Girl Scouts of Western New York announced Anna Folts, of Webster, as a 2018 Gold Award Girl Scout.
Folts’ project was titled “A Bench and Trail Recreate for the John Ungar Trail.”
“I created two benches, a table, and a boardwalk on the John Ungar trail in Webster. I worked with the Friends of Webster Trails to get materials,” said Folts. “I chose this project because I wanted to put my technical skills to good use and I enjoy walking on the trails in Webster. The purpose of this project was to make the John Ungar trail easier to walk on and create a place to take a rest. I also wanted to increase foot traffic on this trail. Hikers now have a better place to take a walk and sit down in a place with a beautiful view. We premade the benches and table at my house, drove them most of the way to the site where they were going to be placed and carried them the rest of the way. We dug three-foot deep holes for the posts of the benches to sit in and we cleaned up as much trash as we could around this trail.”
“Girl Scouting has taught me the importance of volunteering my time with those in need,” said Folts.
Folts received her Gold Award at the Gold Award Ceremony on June 2. The Gold Award is the highest award in Girl Scouts.

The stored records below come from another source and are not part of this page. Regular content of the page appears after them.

[src/rtl/wphf_pkg.sv]
// ----------------------------------------------------------------------------
// Windowed peak-hold filter package
// Shared widths, register indexes, mode codes and the configuration bundle.
// ----------------------------------------------------------------------------
`default_nettype none

package wphf_pkg;

    localparam int unsigned DATA_W = 16;
    localparam int unsigned TIME_W = 32;
    localparam int unsigned MODE_W = 2;
    localparam int unsigned CIDX_W = 2;

    // Filter modes; the unused code behaves as windowed maximum
    localparam logic [MODE_W-1:0] MODE_MIN = 2'd0;
    localparam logic [MODE_W-1:0] MODE_MAX = 2'd1;
    localparam logic [MODE_W-1:0] MODE_DEV = 2'd2;

    // Configuration register indexes
    localparam logic [CIDX_W-1:0] REG_MODE      = 2'd0;
    localparam logic [CIDX_W-1:0] REG_THRESHOLD = 2'd1;
    localparam logic [CIDX_W-1:0] REG_VISIBLE   = 2'd2;

    // Item functions
    localparam logic FUNC_SAMPLE  = 1'b0;
    localparam logic FUNC_RESTART = 1'b1;

    // Bucket defaults and register reset values
    localparam logic [DATA_W-1:0] DFLT_MIN      = 16'hffff;
    localparam logic [DATA_W-1:0] DFLT_MAX      = 16'h0000;
    localparam logic [DATA_W-1:0] THRESHOLD_RST = 16'd2048;

    typedef struct packed {
        logic [MODE_W-1:0] mode;
        logic [DATA_W-1:0] threshold;
        logic [DATA_W-1:0] period;
    } t_cfg;

endpackage

`default_nettype wire

[src/rtl/wphf_cfg_regs.sv]
// ----------------------------------------------------------------------------
// Configuration registers
// Holds mode and threshold, and turns the window length into the bucket
// period with a constant reciprocal multiply at write time.
// ----------------------------------------------------------------------------
`default_nettype none

module wphf_cfg_regs #(
    parameter int unsigned BUCKETS = 8
) (
    input  wire logic                              i_clk,
    input  wire logic                              i_rst_n,
    input  wire logic                              i_wr,
    input  wire logic [wphf_pkg::CIDX_W-1:0]       i_index,
    input  wire logic [wphf_pkg::DATA_W-1:0]       i_data,
    output wphf_pkg::t_cfg                         o_cfg
);

    localparam int unsigned LG     = $clog2(BUCKETS);
    localparam int unsigned SHIFT  = wphf_pkg::DATA_W + LG;
    localparam int unsigned PROD_W = SHIFT + wphf_pkg::DATA_W;
    // ceil(2^SHIFT / BUCKETS) gives an exact quotient for every 16-bit value
    localparam longint unsigned RECIP_L =
        ((64'd1 << SHIFT) + BUCKETS - 1) / BUCKETS;
    localparam logic [wphf_pkg::DATA_W:0] RECIP = RECIP_L[wphf_pkg::DATA_W:0];

    logic [wphf_pkg::MODE_W-1:0] r_mode;
    logic [wphf_pkg::DATA_W-1:0] r_threshold;
    logic [wphf_pkg::DATA_W-1:0] r_period;
    logic [PROD_W-1:0]           n_prod;

    // Scale the written window length by the reciprocal of the bucket count
    assign n_prod = {{SHIFT{1'b0}}, i_data} * {{(SHIFT-1){1'b0}}, RECIP};

    // Write registers
    always_ff @(posedge i_clk) begin
        if (!i_rst_n) begin
            r_mode      <= wphf_pkg::MODE_MIN;
            r_threshold <= wphf_pkg::THRESHOLD_RST;
            r_period    <= '0;
        end else if (i_wr) begin
            case (i_index)
                wphf_pkg::REG_MODE:      r_mode      <= i_data[wphf_pkg::MODE_W-1:0];
                wphf_pkg::REG_THRESHOLD: r_threshold <= i_data;
                wphf_pkg::REG_VISIBLE:   r_period    <= n_prod[SHIFT +: wphf_pkg::DATA_W];
                default: begin
                end
            endcase
        end
    end

    assign o_cfg.mode      = r_mode;
    assign o_cfg.threshold = r_threshold;
    assign o_cfg.period    = r_period;

endmodule

`default_nettype wire

[src/rtl/wphf_peak_tree.sv]
// ----------------------------------------------------------------------------
// Peak comparator tree
// Balanced min or max tree over the folded sample and all bucket values.
// ----------------------------------------------------------------------------
`default_nettype none

module wphf_peak_tree #(
    parameter int unsigned N = 9
) (
    input  wire logic                        i_is_min,
    input  wire logic [wphf_pkg::DATA_W-1:0] i_vals [N],
    output      logic [wphf_pkg::DATA_W-1:0] o_peak
);

    localparam int unsigned LEAVES = 1 << $clog2(N);

    logic [wphf_pkg::DATA_W-1:0] node [1:2*LEAVES-1];
    logic [wphf_pkg::DATA_W-1:0] pad;

    // Unused leaves hold the neutral value of the selected operation
    assign pad = i_is_min ? wphf_pkg::DFLT_MIN : wphf_pkg::DFLT_MAX;

    for (genvar i = 0; i < LEAVES; i++) begin : g_leaf
        if (i < N) begin : g_val
            assign node[LEAVES+i] = i_vals[i];
        end else begin : g_pad
            assign node[LEAVES+i] = pad;
        end
    end

    // Reduce pairwise toward the root
    for (genvar j = 1; j < LEAVES; j++) begin : g_node
        assign node[j] = i_is_min
            ? ((node[2*j] < node[2*j+1]) ? node[2*j] : node[2*j+1])
            : ((node[2*j] > node[2*j+1]) ? node[2*j] : node[2*j+1]);
    end

    assign o_peak = node[1];

endmodule

`default_nettype wire

[src/rtl/windowed_peak_hold_filter.sv]
// ----------------------------------------------------------------------------
// Windowed peak-hold filter
// An item is held in the input register and a sample's result in the result
// register. Throughput: one item per cycle unless an untaken result stalls;
// the bucket comparator tree and ring update settle between the two registers.
// Reset: synchronous; buckets, index and schedule clear to zero, mode to
// windowed minimum, threshold to 2048, bucket period to zero.
// ----------------------------------------------------------------------------
`default_nettype none

module windowed_peak_hold_filter #(
    parameter int unsigned BUCKETS = 8
) (
    input  wire logic                        i_clk,
    input  wire logic                        i_rst_n,
    // Configuration write channel
    input  wire logic                        i_cfg_valid,
    output      logic                        o_cfg_ready,
    input  wire logic [wphf_pkg::CIDX_W-1:0] i_cfg_index,
    input  wire logic [wphf_pkg::DATA_W-1:0] i_cfg_data,
    // Input item channel
    input  wire logic                        i_in_valid,
    output      logic                        o_in_ready,
    input  wire logic                        i_func,
    input  wire logic [wphf_pkg::DATA_W-1:0] i_sample,
    input  wire logic [wphf_pkg::TIME_W-1:0] i_now_ms,
    // Result channel
    output      logic                        o_out_valid,
    input  wire logic                        i_out_ready,
    output      logic [wphf_pkg::DATA_W-1:0] o_window_value
);

    localparam int unsigned IW = $clog2(BUCKETS);

    wphf_pkg::t_cfg cfg;

    logic                        r_in_vld;
    logic                        r_in_func;
    logic [wphf_pkg::DATA_W-1:0] r_in_sample;
    logic [wphf_pkg::TIME_W-1:0] r_in_now;

    logic [wphf_pkg::DATA_W-1:0] r_bucket [BUCKETS];
    logic [IW-1:0]               r_idx;
    logic [wphf_pkg::TIME_W-1:0] r_next;

    logic                        r_out_vld;
    logic [wphf_pkg::DATA_W-1:0] r_out_data;

    logic                        proc;
    logic                        do_sample;
    logic                        do_restart;
    logic                        is_min;
    logic [wphf_pkg::DATA_W-1:0] dflt;
    logic [wphf_pkg::DATA_W-1:0] v;
    logic                        fold;
    logic                        adv;
    logic [IW-1:0]               n_idx_adv;
    logic [wphf_pkg::TIME_W-1:0] n_next;
    logic [wphf_pkg::DATA_W-1:0] tree_in [BUCKETS+1];
    logic [wphf_pkg::DATA_W-1:0] peak;

    // Configuration registers
    assign o_cfg_ready = 1'b1;

    wphf_cfg_regs #(
        .BUCKETS (BUCKETS)
    ) u_cfg (
        .i_clk   (i_clk),
        .i_rst_n (i_rst_n),
        .i_wr    (i_cfg_valid),
        .i_index (i_cfg_index),
        .i_data  (i_cfg_data),
        .o_cfg   (cfg)
    );

    // Process the held item when its result has room; a restart needs none
    assign proc       = r_in_vld && (r_in_func || !r_out_vld || i_out_ready);
    assign do_sample  = proc && (r_in_func == wphf_pkg::FUNC_SAMPLE);
    assign do_restart = proc && (r_in_func == wphf_pkg::FUNC_RESTART);
    assign o_in_ready = !r_in_vld || proc;

    assign is_min = (cfg.mode == wphf_pkg::MODE_MIN);
    assign dflt   = is_min ? wphf_pkg::DFLT_MIN : wphf_pkg::DFLT_MAX;

    // Transform sample to absolute deviation in threshold mode
    always_comb begin
        v = r_in_sample;
        if (cfg.mode == wphf_pkg::MODE_DEV) begin
            v = (r_in_sample >= cfg.threshold) ? (r_in_sample - cfg.threshold)
                                               : (cfg.threshold - r_in_sample);
        end
    end

    assign fold = is_min ? (v < r_bucket[r_idx]) : (v > r_bucket[r_idx]);

    // Advance schedule
    assign adv       = (r_next <= r_in_now);
    assign n_idx_adv = (r_idx == IW'(BUCKETS - 1)) ? '0 : r_idx + 1'b1;
    assign n_next    = r_in_now + {{(wphf_pkg::TIME_W-wphf_pkg::DATA_W){1'b0}}, cfg.period};

    // Peak over sample and all buckets
    assign tree_in[0] = v;
    for (genvar k = 0; k < BUCKETS; k++) begin : g_tree_in
        assign tree_in[k+1] = r_bucket[k];
    end

    wphf_peak_tree #(
        .N (BUCKETS + 1)
    ) u_tree (
        .i_is_min (is_min),
        .i_vals   (tree_in),
        .o_peak   (peak)
    );

    // Capture input transaction
    always_ff @(posedge i_clk) begin
        if (!i_rst_n) begin
            r_in_vld <= 1'b0;
        end else if (o_in_ready) begin
            r_in_vld <= i_in_valid;
        end
    end

    always_ff @(posedge i_clk) begin
        if (o_in_ready && i_in_valid) begin
            r_in_func   <= i_func;
            r_in_sample <= i_sample;
            r_in_now    <= i_now_ms;
        end
    end

    // Update bucket ring, index and schedule
    always_ff @(posedge i_clk) begin
        if (!i_rst_n) begin
            for (int k = 0; k < BUCKETS; k++) begin
                r_bucket[k] <= '0;
            end
            r_idx  <= '0;
            r_next <= '0;
        end else if (do_restart) begin
            for (int k = 0; k < BUCKETS; k++) begin
                r_bucket[k] <= dflt;
            end
            r_idx  <= '0;
            r_next <= n_next;
        end else if (do_sample) begin
            for (int k = 0; k < BUCKETS; k++) begin
                if (adv && (n_idx_adv == IW'(k))) begin
                    r_bucket[k] <= dflt;
                end else if (fold && (r_idx == IW'(k))) begin
                    r_bucket[k] <= v;
                end
            end
            if (adv) begin
                r_idx  <= n_idx_adv;
                r_next <= n_next;
            end
        end
    end

    // Hold result until taken
    always_ff @(posedge i_clk) begin
        if (!i_rst_n) begin
            r_out_vld <= 1'b0;
        end else if (do_sample) begin
            r_out_vld <= 1'b1;
        end else if (i_out_ready) begin
            r_out_vld <= 1'b0;
        end
    end

    always_ff @(posedge i_clk) begin
        if (do_sample) begin
            r_out_data <= peak;
        end
    end

    assign o_out_valid    = r_out_vld;
    assign o_window_value = r_out_data;

    // A restart returns the ring to its first bucket
    a_restart_idx: assert property (@(posedge i_clk) disable iff (!i_rst_n)
        do_restart |=> (r_idx == '0))
        else $error("bucket index not cleared by restart");

    // A fresh bucket after an advance holds the mode default
    a_adv_clear: assert property (@(posedge i_clk) disable iff (!i_rst_n)
        (do_sample && adv) |=> (r_bucket[r_idx] == $past(dflt)))
        else $error("advanced bucket not cleared");

    // Min result never exceeds the folded sample, max never falls below it
    a_min_bound: assert property (@(posedge i_clk) disable iff (!i_rst_n)
        (do_sample && is_min) |=> (r_out_data <= $past(v)))
        else $error("minimum above sample");

    a_max_bound: assert property (@(posedge i_clk) disable iff (!i_rst_n)
        (do_sample && !is_min) |=> (r_out_data >= $past(v)))
        else $error("maximum below sample");

endmodule

`default_nettype wire
[config.mk]
export PLATFORM = sky130hd
export DESIGN_NAME = windowed_peak_hold_filter
export DESIGN_NICKNAME = d
export VERILOG_FILES = /design/src/rtl/wphf_pkg.sv /design/src/rtl/wphf_cfg_regs.sv /design/src/rtl/wphf_peak_tree.sv /design/src/rtl/windowed_peak_hold_filter.sv
export SDC_FILE = /design/constraint.sdc
export NUM_CORES = 1
export LEC_CHECK = 0
export ABC_CLOCK_PERIOD_IN_PS = 24100
export BUFFER_PORTS_ARGS = -buffer_cell sky130_fd_sc_hd__buf_2
export CORE_AREA = 2 2 231 233
export CTS_BUF_LIST = sky130_fd_sc_hd__clkbuf_8
export DETAILED_ROUTE_END_ITERATION = 10
export DIE_AREA = 0 0 233 235
export SYNTH_ARGS = -nofsm -noshare
export SYNTH_HDL_FRONTEND = slang
export SYNTH_HIERARCHICAL = 1
export SYNTH_SLANG_ARGS = --single-unit
[constraint.sdc]
create_clock -name i_clk -period 24.1 [get_ports i_clk]
set_input_delay 2.41 -clock i_clk [delete_from_list [all_inputs] [get_ports i_clk]]
set_output_delay 2.41 -clock i_clk [all_outputs]
set_load 0.01 [all_outputs]
==> flow_summary.toml <==
[outcome]
status = "finished clean"

[synthesis]
synth_simple_gate_area_share_pct = 11.32
synth_top_family_by_area = "compound AO/OA/AOI/OAI gates"
synth-compound-area-share_pct = 18.54
ys_ff_latch = 264
synth_common_cells = "ha_1, inv_1, edfxtp_1"
synthArstFlopShare_pct = 0
synth.most_common_cell = "ha_1"
synth_mux_area_share_pct = 11.37
seq_area_frac_synth_pct = 34.86
yosys_warnings = 6
synthXorXnorAreaFrac_pct = 1.777
syn-instance-count = 2113
netlist.area_leader.share_pct = 27.99
yosys-top-cells-area = "edfxtp_1, ha_1, dfxtp_1"
ys_dominant_reg_cell = "edfxtp_1"
synth.largest_area_cell = "edfxtp_1"
synth_area_um2 = 20700
synth.distinct_cells = 101
synthAdderAreaFrac_pct = 15.28
synth_edf_count = 193
avgSynthCellArea_um2 = 9.799

[final_layout]
final_cells = 2913
area_delta_synth_final_pct = 9.753
nets = 2508
drive_gt1_share_pct = 13.44
fin_area_um2 = 22720
fillers = 4993

[floorplanning]
rows = 84
die_h_um = 235
dieArea_um2 = 54760
initial_core_util_pct = 39.64
core-area_um2 = 52240
die_w_um = 233
ios = 91

[setup_path]
cpPeakStageDelay_ps = 900
cp-startpoint = "r_in_sample[0]"
worst_setup_path_start_kind = "flop"
slowest_stage = "o21ai_1"
worst-endpoint-arrival_ps = 14220
crit_type = "reg -> reg"
critical_path.top_delay_family = "compound AO/OA/AOI/OAI gates"
r2r_start = "r_in_sample[0]"
end_kind = "flop"
cp.buffers_inverters = 5
path_max_fanout = 33
required_ps = 24560

[clock_network]
cts_buffers = 48
clock_latency_ps = 670
clkTransAtPathRegs_ps = 60
cts_setup_buffers = 0
root_buffer = "clkbuf_8"
cts_max_level = 2
cts_sinks = 264
ctsResizeCount = 0
cts_buffer_depth = 3
cts_tree = "yes"
holdBufCountCts = 0

[timing]
worstMarginPinSlew_ps = 1292
clock_skew_ps = 49.22
relSlewSlack_pct = 13.46
fmaxAchievable_ghz = 0.07265
rsz0062_at_grt = "no"
tns_ps = 0
period_share_pct = 57.12
slew_violations = 0
hold_slack_ps = 464.8
hold_viol = 0
min_period_ps = 13770
setup-violations-final = 0

[power]
peakVddDrop_mv = 0.04533
p_per_area_nw_per_um2 = 79.02
leakage_nw = 9.626

[detailed_routing]
drc = 0
wl_per_cell_um = 22.97
via_count = 17070
drtIter0Drc = 1454
drtAntennaViolNets = 0
first_pass_iters = 5
vias_per_cell = 5.860
wl_mm = 66.91

[grt]
grt_pass1_vias = 16920
grt-ovfl-total = 0
grt.met2_usage_pct = 39.89
met1_usage_pct = 31.17
grt.busiest_layer = "met2"
antenna_found_initial = 1
grt_usage_pct = 24.25
grt_use_met3_pct = 3.786
grt_max_degree = 82
grt_pass1_wl_mm = 101.3

[hold_path]
worstHoldStart = "u_cfg/r_threshold[15]"
hold_class = "reg -> reg"

[placed_design]
place_inst = 2823
port_buffers = 89
place_area_um2 = 21670
hpwl_mm = 50.54
place_congestion = 0.9671

[job]
max-cap-violations = 0
-- worst reg2reg max path, delay by kind of cell (launching register included) --
family / cells / cell delay (ps)
compound gates: 15 / 5030
xor+xnor: 1 / 90
fa+ha+maj: 6 / 1690
buf+inv: 5 / 580
flops: 1 / 430
mux: 3 / 1400
simple gates: 14 / 4340
-- stage by stage --
stage                     util [%]  setup WS (ps)  power (mW)
after floorplan                  -          12640       1.114
after global placement       41.48          10920       1.305
after detailed placement     41.48          10580       1.315
after CTS                    43.50          10530       1.797
after global routing         43.50           9577       1.904
final                        43.50          10330       1.796
-- worst paths after layout --
check                          end  slack [ps]  cells past startpoint
max reg2reg      o_window_value[7]       10330                     44
min          u_cfg/r_threshold[15]         460                      2
max              o_window_value[7]       10330                     44
min reg2reg  u_cfg/r_threshold[15]         460                      2
-- layout by cell type, fill, tap and decap left out, types with 37 or more instances in the layout --
master,instances
nor2_1,76
clkbuf_8,53
xnor2_1,37
buf_2,89
nand4_1,46
o21ai_0,177
edfxtp_1,193
nand2_1,127
a21oi_1,115
inv_1,235
nand3_1,46
dfxtp_1,70
ha_1,248
mux2i_1,124
-- power by group --
group	switching [mW]	total [mW]	internal, mW	leakage [nW]
registers	0.0363	0.578	0.542	2.53
clock network	0.209	0.477	0.269	0.569
logic	0.454	0.740	0.286	6.53
-- state kept, by name, summed over array words and instances, names as in the netlist, named ones only --
| name | count |
|---|---|
| r_idx | 3 |
| r_in_now | 32 |
| o_out_valid | 1 |
| r_in_vld | 1 |
| r_in_sample | 16 |
| r_in_func | 1 |
| u_cfg/r_threshold | 16 |
| u_cfg/r_mode | 2 |
| u_cfg/r_period | 13 |
| o_window_value | 16 |
| r_next | 32 |
| r_bucket | 128 |
-- layer usage --
metal / wire, um / vias up
li1: - / 8032
met1: 28290 / 8278
met2: 31270 / 619
met3: 4379 / 140
met4: 2967 / 0
met5: 0 / -
-- cell families after synthesis --
logic type | count (synthesis)
other cells | 2
fa+ha+maj | 251
compound gates | 589
simple gates | 456
mux | 189
buf+inv | 320
flops | 264
xor+xnor | 42
-- layout make-up --
class	instances	area, um2	share of cell area [%]
diodes	1	2.502	0.01101
clock buffers	53	729.5	3.210
clock inverters	36	324.1	1.426
inverters	227	852.1	3.750
multi-input cells	1531	12110	53.30
flip-flops and latches	264	7218	31.76
well taps	688	860.8	3.788
repair buffers	113	625.6	2.753
(Power assumes the default switching activity.)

The Gold Award project is the culmination of all the work a girl puts into “going for the gold.” A Girl Scout’s project should be something that a girl can be passionate about — in thought, deed and action that encompasses organizational, leadership and networking skills. The project should also fulfill a need within a girl’s community — whether local or global — and create change that has the potential to be ongoing or sustainable. About 80 hours of community service are involved in the project. Completion of the Gold Award also qualifies the Girl Scout for special scholarship opportunities and to enter the military a full rank higher than her peers.
The Girl Scout Gold Award acknowledges the power behind each recipient’s dedication to not only empowering and bettering herself, but also to making the world a better place for others. These young women are courageous leaders and visionary change makers.
The Gold Award requires a Girl Scout to identify an issue and investigate it to understand what can be done to address the problem. The girl then forms a team to act as a support system, including a project advisor close to the issue who is not a troop leader or family member, while she leads the project. The Girl Scout creates a plan to ensure they know what steps they must tackle while working on the project. The Girl Scout submits a proposal for her project to her local Girl Scout council. After acceptance, the girl begins to work through the steps of their plan utilizing the assistance of her support team where necessary. Lastly, the project is used to educate and inspire others about the cause they are addressing.